Thank you for your positive attitude no matter what life throws at us, no matter how worried or stressed I am. Thank you for the endless encouragement, words of wisdom, and for the faith you have in God’s plan for us.
Thank you for not getting upset when I shut down and can’t talk. Thank you for not hounding me with “what’s wrong” or “are you okay” questions when I need a second to catch my breath or clear my head. You have learned that I will be able to talk to you when I am ready. Your patience with me does not come easy I’m sure, but thank you for being patient anyways.
Thank you for grounding me when I feel like I’m drowning. Thank you for stroking my hair, rubbing my back, and squeezing me tight. The simple touch of your hands pulls me back to the surface and reminds me to be gentle with myself. Thank you for reminding me to breathe when I can’t seem to remember how to.
Thank you for loving me when I mess up. Sometimes my panic attacks make me do things I would never imagine myself doing. Occasionally my anxiety is something that you can expect and can predict, but other times it comes out as crankiness, despair or frustration. When we first met, I know you never thought you would deal with these kinds of things…thank you for staying with me anyways.
Thank you for staying calm and collected. Many people in my life have responded to my stress and emotions with irritation and ridicule. My panic feeds off of other people’s panic – thank you for never fueling that fire or telling me to “get over it.” Thank you for never belittling what I am going through and for understanding that I think differently.

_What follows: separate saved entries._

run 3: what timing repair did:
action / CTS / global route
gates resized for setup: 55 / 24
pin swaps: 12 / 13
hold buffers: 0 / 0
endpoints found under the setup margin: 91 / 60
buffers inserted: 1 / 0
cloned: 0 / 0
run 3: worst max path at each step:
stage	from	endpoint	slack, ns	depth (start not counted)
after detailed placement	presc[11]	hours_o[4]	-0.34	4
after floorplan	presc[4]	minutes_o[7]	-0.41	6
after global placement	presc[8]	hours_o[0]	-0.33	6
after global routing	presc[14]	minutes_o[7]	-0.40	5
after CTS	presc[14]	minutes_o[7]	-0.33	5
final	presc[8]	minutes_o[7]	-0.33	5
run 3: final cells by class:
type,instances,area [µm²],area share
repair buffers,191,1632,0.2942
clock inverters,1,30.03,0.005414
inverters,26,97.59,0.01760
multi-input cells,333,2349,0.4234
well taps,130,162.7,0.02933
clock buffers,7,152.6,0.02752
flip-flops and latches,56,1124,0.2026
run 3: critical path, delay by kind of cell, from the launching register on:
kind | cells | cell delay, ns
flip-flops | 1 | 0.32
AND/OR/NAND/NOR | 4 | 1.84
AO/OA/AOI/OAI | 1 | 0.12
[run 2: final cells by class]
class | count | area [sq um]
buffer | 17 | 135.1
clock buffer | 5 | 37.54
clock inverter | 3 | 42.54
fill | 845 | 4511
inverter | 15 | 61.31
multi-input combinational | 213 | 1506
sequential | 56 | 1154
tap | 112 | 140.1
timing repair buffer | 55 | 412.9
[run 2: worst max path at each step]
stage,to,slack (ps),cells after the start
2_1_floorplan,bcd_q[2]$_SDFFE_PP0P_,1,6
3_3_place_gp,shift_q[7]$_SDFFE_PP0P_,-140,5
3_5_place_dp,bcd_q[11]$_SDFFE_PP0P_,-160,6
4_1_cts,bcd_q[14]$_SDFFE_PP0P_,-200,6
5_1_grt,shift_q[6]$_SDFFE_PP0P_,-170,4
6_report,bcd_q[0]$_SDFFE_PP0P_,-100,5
## config.mk

```make
export PLATFORM = sky130hd
export DESIGN_NAME = pipe_stage_reg
export DESIGN_NICKNAME = d
export VERILOG_FILES = /design/src/rtl/pipe_pkg.sv /design/src/rtl/sat_counter.sv /design/src/rtl/pipe_stage_reg.sv
export SDC_FILE = /design/constraint.sdc
export NUM_CORES = 1
export LEC_CHECK = 0
export BUFFER_PORTS_ARGS = -buffer_cell sky130_fd_sc_hd__buf_4
export CAP_MARGIN = 5
export CORE_MARGIN = 5
export CORE_UTILIZATION = 55
export CTS_CLUSTER_DIAMETER = 120
export CTS_CLUSTER_SIZE = 16
export DETAILED_ROUTE_END_ITERATION = 10
export PLACE_DENSITY = 0.76
export SLEW_MARGIN = 40
export SYNTH_ARGS = -nofsm -noshare
export SYNTH_HDL_FRONTEND = slang
export SYNTH_HIERARCHICAL = 1
export SYNTH_SLANG_ARGS = --single-unit
```

## constraint.sdc

```tcl
create_clock -name clock -period 2.2 [get_ports clock]
set_clock_uncertainty 0.2 [all_clocks]
set_input_delay 0.11 -clock clock [delete_from_list [all_inputs] [get_ports clock]]
set_output_delay 0.11 -clock clock [all_outputs]
set_load 0.01 [all_outputs]
```

## src/rtl/pipe_pkg.sv

```systemverilog
// Shared definitions for the inter-stage pipeline registers of the 5-stage core:
// occupancy encoding, bubble payload and the per-boundary payload widths.
package pipe_pkg;

  typedef enum logic [1:0] {
    OCC_EMPTY = 2'd0,
    OCC_ONE   = 2'd1,
    OCC_FULL  = 2'd2
  } occ_e;

  // An all-zero payload is a bubble; replicate this bit to any payload width.
  localparam logic BUBBLE_BIT = 1'b0;

  localparam int FD_PAYLOAD_W = 64;
  localparam int DX_PAYLOAD_W = 128;
  localparam int XM_PAYLOAD_W = 96;
  localparam int MW_PAYLOAD_W = 72;

  function automatic logic occ_has_room(occ_e occ);
    return occ != OCC_FULL;
  endfunction

endpackage

```

## src/rtl/sat_counter.sv

```systemverilog
// Saturating up-counter with synchronous clear; clear wins over increment.
module sat_counter #(
  parameter int WIDTH = 16
) (
  input  logic             clock,
  input  logic             reset,
  input  logic             inc,
  input  logic             clr,
  output logic [WIDTH-1:0] count
);

  // NOTE: sequential state is assigned with <= so every flop samples pre-edge values.
  always_ff @(posedge clock or negedge reset) begin
    if (!reset) begin
      count <= '0;
    end else if (clr) begin
      count <= '0;
    end else if (inc && (count != {WIDTH{1'b1}})) begin
      count <= count + WIDTH'(1);
    end
  end

endmodule

```

## src/rtl/pipe_stage_reg.sv

```systemverilog
// Generic valid/ready pipeline register with optional skid entry, flush and a
// stall-cycle counter. Payload is opaque; parents concatenate stage fields.
module pipe_stage_reg
  import pipe_pkg::*;
#(
  parameter int DATA_WIDTH = 32,
  parameter bit SKID_EN    = 1'b1,
  parameter int CNT_WIDTH  = 16
) (
  input  logic                  clock,
  input  logic                  reset,
  input  logic                  flush,
  input  logic                  in_valid,
  output logic                  in_ready,
  input  logic [DATA_WIDTH-1:0] in_data,
  output logic                  out_valid,
  input  logic                  out_ready,
  output logic [DATA_WIDTH-1:0] out_data,
  output logic [1:0]            occupancy,
  output logic [CNT_WIDTH-1:0]  stall_count,
  input  logic                  stall_count_clr
);

  localparam logic [DATA_WIDTH-1:0] BUBBLE = {DATA_WIDTH{BUBBLE_BIT}};

  occ_e                  occ_q, occ_d;
  logic [DATA_WIDTH-1:0] main_q, main_d;
  logic [DATA_WIDTH-1:0] skid_q, skid_d;
  logic                  valid_q;
  logic                  accept;
  logic                  emit;

  assign accept = in_valid & in_ready;
  assign emit   = valid_q & out_ready;

  // NOTE: every signal written here gets a default first, so no latch is inferred.
  always_comb begin
    occ_d  = occ_q;
    main_d = main_q;
    skid_d = skid_q;
    if (flush) begin
      occ_d  = OCC_EMPTY;
      main_d = BUBBLE;
      skid_d = BUBBLE;
    end else begin
      case (occ_q)
        OCC_EMPTY: begin
          if (accept) begin
            main_d = in_data;
            occ_d  = OCC_ONE;
          end
        end
        OCC_ONE: begin
          if (accept && emit) begin
            main_d = in_data;
          end else if (accept && SKID_EN) begin
            skid_d = in_data;
            occ_d  = OCC_FULL;
          end else if (emit) begin
            occ_d  = OCC_EMPTY;
          end
        end
        OCC_FULL: begin
          // in_ready is low here, so only the drain path exists.
          if (emit) begin
            main_d = skid_q;
            occ_d  = OCC_ONE;
          end
        end
        default: occ_d = OCC_EMPTY;
      endcase
    end
  end

  // NOTE: payload registers are reset too, so out_data reads as a bubble after reset.
  always_ff @(posedge clock or negedge reset) begin
    if (!reset) begin
      occ_q   <= OCC_EMPTY;
      main_q  <= BUBBLE;
      skid_q  <= BUBBLE;
      valid_q <= 1'b0;
    end else begin
      occ_q   <= occ_d;
      main_q  <= main_d;
      skid_q  <= skid_d;
      valid_q <= (occ_d != OCC_EMPTY);
    end
  end

  generate
    if (SKID_EN) begin : g_skid
      logic ready_q;
      always_ff @(posedge clock or negedge reset) begin
        if (!reset) begin
          ready_q <= 1'b1;
        end else begin
          ready_q <= occ_has_room(occ_d);
        end
      end
      assign in_ready = ready_q;
    end else begin : g_single
      assign in_ready = !valid_q | out_ready;
    end
  endgenerate

  assign out_valid = valid_q;
  assign out_data  = main_q;
  assign occupancy = occ_q;

  sat_counter #(
    .WIDTH (CNT_WIDTH)
  ) u_stall_cnt (
    .clock (clock),
    .reset (reset),
    .inc   (valid_q & ~out_ready),
    .clr   (stall_count_clr),
    .count (stall_count)
  );

endmodule

```

==> run_results.csv, run 1 <==
group,metric,value,unit
synth,async_reset_ff_share,100,%
worst_setup_path,worst_path_dominant_cell_family,"simple AND/OR/NAND/NOR gates",
synth,yosysTopAreaCell,"dfrtp_1",
sta,period_share,96.8,%
status,outcome,"finished clean",
die,die_height,99.1,µm
synth,synth_area_per_cell,10.4,µm²
cells_and_area,register_area,2100,µm²
flow_run,max_cap_violations,0,
die,io_pins,90,
sta,drv_slew,0,
synth,synth-compound-area-share,24.8,%
worst_setup_path,r2r-start,"u_stall_cnt/count[0]",
worst_setup_path,slowest_delay,0.56,ns
worst_setup_path,reg2reg_depth,6,
synth,synthMuxAreaShare,8.37,%
route,wl_per_cell,17.9,µm
global_routing,grt_max_degree,69,
synth,synthesis.area,4370,µm²
synth,synth_top_family_by_area,"compound AO/OA/AOI/OAI gates",
worst_setup_path,path_buf_inv,1,
synth,ys_seq_elements,84,
cells_and_area,diodes,0,
clock_network,ctsLongestPathBuffers,2,
clock_network,h-tree-depth,3,
clock_network,cts_resized,0,
synth,ys_seq_area_share,48.2,%
route,ant_nets,0,
worst_setup_path,crit_arrival,2.18,ns
placement,dpl.hpwl,7020,µm
worst_setup_path,endpoint_kind,"register",
clock_network,clock_latency,0.34,ns
power_and_ir_drop,power.density,663,nW/µm²
route,dr.pass1.iters,5,
sta,max_slew.worst_pin.slew,0.722,ns
sta,fmax,469,MHz
cells_and_area,fillers,556,
clock_network,root_buffer,"clkbuf_8",
worst_setup_path,startpoint_type,"register",
sta,setup_viol,0,
route,vias,3871,
cells_and_area,multiInputGateArea,1980,µm²
power_and_ir_drop,ir_drop,0.400,mV
power_and_ir_drop,power,3.73,mW
global_routing,grtUsageTotal,23.2,%
sta,final_hold_viol_count,0,
cells_and_area,finalNetCount,567,
route,via_per_inst,6.10,
synth,yosysTopAreaCellShare,47.6,%
synth,yosysWarnings,6,
sta,relSlewSlack,51.9,%
worst_setup_path,r2r_slack,0.07,ns
die,die_width,99.1,µm
synth,synthCells,419,
sta,rsz0062_at_grt,"false",
worst_setup_path,worstReg2RegEnd,"u_stall_cnt/count[2]",
global_routing,grt_pass1_vias,3831,
synth,synthXorXnorAreaFrac,0,%
die,core_region_area,7730,µm²
global_routing,grt_pass1_wl,18900,µm
sta,timing.final.crit_period,2.13,ns
cells_and_area,layout-drive-gt1-share,26.3,%
global_routing,antenna_found_initial,0,
die,dieArea,9820,µm²
route,drt_iter0_markers,185,
worst_setup_path,slowest_stage,"or4_2",
clock_network,cts_num_sinks,84,
worst_setup_path,path_class,"register to register",
global_routing,grt-ovfl-total,0,
synth,netlist_top_cells_count,"83 x dfrtp_1, 57 x a211oi_1, 47 x a21oi_1",
power_and_ir_drop,p_leak,2.38,nW
clock_network,cts_tree,"built",
die,row_count,32,
clock_network,clk_pin_slew,0.09,ns
synth,synth_edf_count,0,
synth,yosys.area_share.simple,11.9,%
cells_and_area,syn2layout_area_growth,29.0,%
die,start_util,56.5,%
hold_path,min_path_type,"input pin to asynchronous set/reset pin",
worst_setup_path,worstPathMaxFanout,7,
synth,synth_adder_area_share,0.287,%
route,drc_errors,0,
placement,portBuffers,89,
clock_network,cts_buffers,9,
sta,fin_tns_setup,0,ns
worst_setup_path,crit_chain,"ha_1 > nand4_2 > nor4_4 > buf_4 > or4_2 > a21oi_1",
synth,yosysMostFrequentCell,"dfrtp_1",
route,totalWireLength,11400,µm
synth,synth-main-ff-cell,"dfrtp_1",
synth,syn_nets,458,
worst_setup_path,crit_required,2.25,ns
synth,ys_types,42,
synth,synthTopCellsByArea,"dfrtp_1 48%, a211oi_1 9.8%, mux2i_1 7.3%, a21oi_1 5.4%, nand3_1 4.0%",
placement,place.gp.congestion,0.806,
-- stage by stage --
stage | util (%) | cell area (µm²) | worst slack, ns | std cells | hold slack, ns
2_1_floorplan | - | 4370 | 0.174 | 419 | -0.386
3_3_place_gp | 65.6 | 5070 | 0.208 | 583 | -0.112
3_5_place_dp | 65.6 | 5070 | 0.158 | 583 | -0.109
4_1_cts | 72.9 | 5630 | 0.102 | 635 | 0.0557
5_1_grt | 72.9 | 5630 | 0.0229 | 635 | 0.0872
6_report | 72.9 | 5630 | 0.0695 | 635 | 0.0503
-- cell usage in the layout, fill, tap and decap left out, types with 2 or more instances in the layout --
cell and count:
nand3b_1 2, o21ai_1 3, nand3_1 35, o31ai_1 7
nor2b_1 5, buf_12 4, buf_4 102, a211oi_1 57
o21ai_0 33, dfrtp_1 83, and3_1 2, mux2i_1 32
dlygate4sd3_1 36, clkbuf_8 9, or3_1 2, nand2_1 10
a21o_1 3, or4_2 2, nand4_1 6, or4_1 5
a211oi_2 8, nor4_1 4, and4_2 2, nor2_1 5
a21oi_1 47, inv_1 3, mux2_1 4, bufinv_16 2
clkbuf_1 4
-- worst register-to-register path: stages, from the launching register on --
cell and delay (ns):
dfrtp_1 0.44, ha_1 0.27, nand4_2 0.13, nor4_4 0.08, buf_4 0.17, or4_2 0.56
a21oi_1 0.20
-- what timing repair did --
| action | 4_1_cts | 5_1_grt |
|---|---|---|
| hold buffers | 36 | 0 |
| endpoints found under the hold margin | 162 | 0 |
| buffers inserted | 0 | 0 |
-- area by class of cell --
class	instances	area share (%)
Clock inverter	3	1.15
Sequential cell	84	37.3
Tap cell	102	2.27
Timing Repair Buffer	142	21.4
Clock buffer	13	2.47
Multi-Input combinational cell	288	35.2
Inverter	3	0.200
-- per-layer routing --
layer	GRT usage [%]	part of all wire, %
met5	0	0
met4	6.93	1.3
met3	4.21	5.6
met2	38.5	51
met1	31.1	42
-- worst max-delay path by stage --
| stage | from | end | slack, ns | cells past startpoint |
|---|---|---|---|---|
| 3_3_place_gp | u_stall_cnt/count[0] | u_stall_cnt/count[15] | 0.21 | 5 |
| 4_1_cts | u_stall_cnt/count[0] | u_stall_cnt/count[2] | 0.10 | 6 |
| 5_1_grt | u_stall_cnt/count[0] | u_stall_cnt/count[15] | 0.02 | 5 |
| 2_1_floorplan | out_valid | u_stall_cnt/count[3] | 0.17 | 5 |
| 3_5_place_dp | u_stall_cnt/count[0] | u_stall_cnt/count[2] | 0.16 | 6 |
| 6_report | u_stall_cnt/count[0] | u_stall_cnt/count[2] | 0.07 | 6 |
-- cell families (layout without fill, tap and decap cells) --
family / count (synthesis) / count (layout)
AOI/OAI and AO/OA: 163 / 163
and+or+nand+nor: 88 / 88
DFF: 84 / 84
buffers and inverters: 47 / 161
muxes: 36 / 36
adders and majority gates: 1 / 1
### src/rtl/sfx_event_queue.sv
// sfx_event_queue: edge-detects game events, queues sound effects and drives timed synth requests
module sfx_event_queue #(
  parameter int TICK_DIV = 50000,
  parameter int JUMP_TICKS = 2,
  parameter int SCORE_TICKS = 1,
  parameter int DEPTH = 4
) (
  input  logic clk,
  input  logic reset,
  input  logic enable,
  input  logic jump_btn,
  input  logic score_evt,
  input  logic collide,
  input  logic restart,
  output logic jump,
  output logic score,
  output logic gameover,
  output logic busy,
  output logic dropped,
  output logic [$clog2(DEPTH):0] fifo_count
);
  localparam int aw = $clog2(DEPTH);
  localparam int cw = aw + 1;
  localparam int tw = $clog2((JUMP_TICKS > SCORE_TICKS ? JUMP_TICKS : SCORE_TICKS) + 1);
  localparam int dw = $clog2(TICK_DIV);
  localparam logic [cw:0] full_lvl = (cw + 1)'(DEPTH);
  typedef enum logic [1:0] {IDLE, PLAY, OVER} state_t;
  state_t state;
  logic jump_q, score_q, coll_q, coll_p;
  logic [DEPTH-1:0] mem;
  logic [aw-1:0] rp, wp;
  logic [dw-1:0] div;
  logic [tw-1:0] timer;
  logic jump_e, score_e, push_en, pop, acc_j, acc_s, tick, head, rst_div;
  logic [cw:0] cnt_x;
  always_comb begin
    jump_e = jump_btn & ~jump_q;
    score_e = score_evt & ~score_q;
    push_en = state != OVER;
    pop = enable && !coll_p && state == IDLE && fifo_count != '0;
    cnt_x = {1'b0, fifo_count};
    acc_j = push_en && jump_e && (cnt_x < full_lvl + (cw + 1)'(pop));
    acc_s = push_en && score_e && (cnt_x + (cw + 1)'(acc_j) < full_lvl + (cw + 1)'(pop));
    tick = enable && div == dw'(TICK_DIV - 1);
    head = mem[rp];
    rst_div = enable && !coll_p && state == OVER && restart;
  end
  always_ff @(posedge clk) begin
    if (reset) begin
      jump_q <= 1'b0;
      score_q <= 1'b0;
      coll_q <= 1'b0;
      coll_p <= 1'b0;
    end else begin
      jump_q <= jump_btn;
      score_q <= score_evt;
      coll_q <= collide;
      coll_p <= collide & ~coll_q;
    end
  end
  always_ff @(posedge clk) begin
    if (reset || coll_p) begin
      rp <= '0;
      wp <= '0;
      fifo_count <= '0;
    end else begin
      if (acc_j) mem[wp] <= 1'b0;
      if (acc_s) mem[wp + aw'(acc_j)] <= 1'b1;
      wp <= wp + aw'(acc_j) + aw'(acc_s);
      rp <= rp + aw'(pop);
      fifo_count <= fifo_count + cw'(acc_j) + cw'(acc_s) - cw'(pop);
    end
  end
  always_ff @(posedge clk) begin
    if (reset) dropped <= 1'b0;
    else if ((jump_e && push_en && !acc_j) || (score_e && push_en && !acc_s)) dropped <= 1'b1;
  end
  always_ff @(posedge clk) begin
    if (reset || rst_div) div <= '0;
    else if (enable) div <= tick ? '0 : div + dw'(1);
  end
  always_ff @(posedge clk) begin
    if (reset) begin
      state <= IDLE;
      timer <= '0;
      jump <= 1'b0;
      score <= 1'b0;
      gameover <= 1'b0;
      busy <= 1'b0;
    end else if (coll_p) begin
      state <= OVER;
      timer <= '0;
      jump <= 1'b0;
      score <= 1'b0;
      gameover <= 1'b1;
      busy <= 1'b1;
    end else if (enable) begin
      if (pop) begin
        state <= PLAY;
        busy <= 1'b1;
        jump <= ~head;
        score <= head;
        timer <= head ? tw'(SCORE_TICKS) : tw'(JUMP_TICKS);
      end else if (state == PLAY && tick) begin
        if (timer == tw'(1)) begin
          state <= IDLE;
          busy <= 1'b0;
          jump <= 1'b0;
          score <= 1'b0;
        end else timer <= timer - tw'(1);
      end else if (state == OVER && restart) begin
        state <= IDLE;
        busy <= 1'b0;
        gameover <= 1'b0;
      end
    end
  end
endmodule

Thank you for supporting me when I get sensitive and exhausted. Sometimes I get headaches or need to get away from the crowd of people. It can be draining when my senses become overwhelmed with everything around me. You let me recharge and have my own space. Thank you for leaving the party early with me or agreeing to a date night at home.
Thank you for letting me control my environment and living space. I know it is your space too but you have graciously let me change our environment to fit my needs. Thank you for not making me feel weird when I have to vacuum at 1 am before I can go to bed or when I have to get rid of the dog bed when it is functioning just fine.
Thank you for supporting self-care. When we first started dating, I was terrified when my therapist recommended medication. I had no idea what you would think of me or if you would think I was crazy for going to therapy and getting on medication. Thank you for loving me through my problems and for never saying anything negative thing about seeking professional help.
Thank you for recognizing that I am more than my anxiety. Thank you for seeing my strength, intelligence, and resilience. Thank you for believing in me and valuing my differences. Thank you for laughing at my jokes (most of them) and thank you for giving me the chance to love you. Thank you for being my best friend, mentor, and my biggest supporter.